Eran hermosísimos los plantíos. La idea fue el resultado de la inspiración que le sobrevino cuando Viviana habló de exagerar lo femenino. ¿Qué más femenino que las flores? Y se metió a estudiar el negocio. Con su instinto, sus números, unos viajes y los libros que engulló, convenció a las demás y puso en marcha el plan. Y a eso le juntó lo de los granos, la autosuficiencia alimentaria del país, vinculó una cosa con la otra y bueno, no era perfecto, pero hasta ahora no se cumplían los vaticinios de los pájaros de mal agüero. También se había metido a desarrollar el turismo basado en el camping porque la falta de dinero para hoteles, limpiar y acondicionar predios para acampar había funcionado y sirvió, además, para que otro gran grupo de hombres encontrara qué hacer. Con esos tres proyectos, más el del oxígeno, estaban provistas de lo suficiente. Claro que su sueño era vender todos los cacharros del ejército. Eso era una mina de oro esperando que ella la explotara. Rebeca expelió una larga bocanada de humo y apagó el cigarrillo con el zapato. Recogió la chiva y la metió en la bolsa de su chaqueta. Miró su reloj. Faltaba media hora para la cita con el Embajador de España. Bajaría a la guardería a jugar con sus gemelos. Jugar con sus hijos era uno de los mejores antídotos para la angustia. Ignacio, su marido, vivía encerrado en su mundo. No la veía más que como un espejo donde él se reflejaba. Era narcisista a más no poder. Lo de ella le preocupaba solo cuando afectaba la proyección de ellos como pareja y como familia. La trataba como una prolongación de su imagen y por eso cuando, tras los meses de campaña, ellas ganaron, olvidó las disputas y reclamos e hizo su papel de marido orgulloso. Sin embargo, el rol de consorte empezaba a cansarle. La luz cenital ya no caía sobre él y poco tiempo pasó antes de que extrañara y resintiera no ser el centro de atención. ¿Por qué no lo dejaba?, se preguntó. El que venga tendrá otros defectos, era su filosofía. Mejor lo malo conocido que lo bueno por conocer. Por el momento no tenía tiempo que dedicarle a un divorcio.
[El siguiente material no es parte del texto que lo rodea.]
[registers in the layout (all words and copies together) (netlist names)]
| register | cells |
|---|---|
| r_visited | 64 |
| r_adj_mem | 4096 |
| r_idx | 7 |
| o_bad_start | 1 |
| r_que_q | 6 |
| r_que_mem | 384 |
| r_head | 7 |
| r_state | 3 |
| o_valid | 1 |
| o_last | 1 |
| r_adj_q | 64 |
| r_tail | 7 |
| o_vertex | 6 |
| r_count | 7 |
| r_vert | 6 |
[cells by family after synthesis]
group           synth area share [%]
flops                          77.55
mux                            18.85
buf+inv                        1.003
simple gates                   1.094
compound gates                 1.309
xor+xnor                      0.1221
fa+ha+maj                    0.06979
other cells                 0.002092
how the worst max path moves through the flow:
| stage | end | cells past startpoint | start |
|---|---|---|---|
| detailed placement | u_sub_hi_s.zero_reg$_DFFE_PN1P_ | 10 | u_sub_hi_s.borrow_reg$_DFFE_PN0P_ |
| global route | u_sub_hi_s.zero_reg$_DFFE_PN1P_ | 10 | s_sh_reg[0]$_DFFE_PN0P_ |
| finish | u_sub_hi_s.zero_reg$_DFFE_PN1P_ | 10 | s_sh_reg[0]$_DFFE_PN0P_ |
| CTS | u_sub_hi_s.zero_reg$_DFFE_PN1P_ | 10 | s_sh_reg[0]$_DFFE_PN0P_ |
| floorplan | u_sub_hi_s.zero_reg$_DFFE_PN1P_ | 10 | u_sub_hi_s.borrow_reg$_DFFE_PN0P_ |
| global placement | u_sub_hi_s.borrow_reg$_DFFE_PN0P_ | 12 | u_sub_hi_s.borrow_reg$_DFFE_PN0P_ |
Desde la plaza, Azucena, hija de José de la Aritmética, ahora miembro del cuerpo policial de turno en la vigilancia de los violadores, vio a la mujer alta, pelo corto oscuro y liso, vestida de blanco, retornar a su oficina. La reconoció. Rebeca de los Ríos, la ministra de la Economía: cejas tupidas, ojos muy oscuros y una pequeña nariz con la punta respingada. ¿Quién podía culparla de que fumara en esos días? Toda la gente andaba nerviosa con la noticia de la Presidenta en coma. Los reos en las cárceles, hasta los violadores, desde que supieron la noticia estaban sobrexcitados. Para alguien como la Ministra tendría que ser peor el asunto.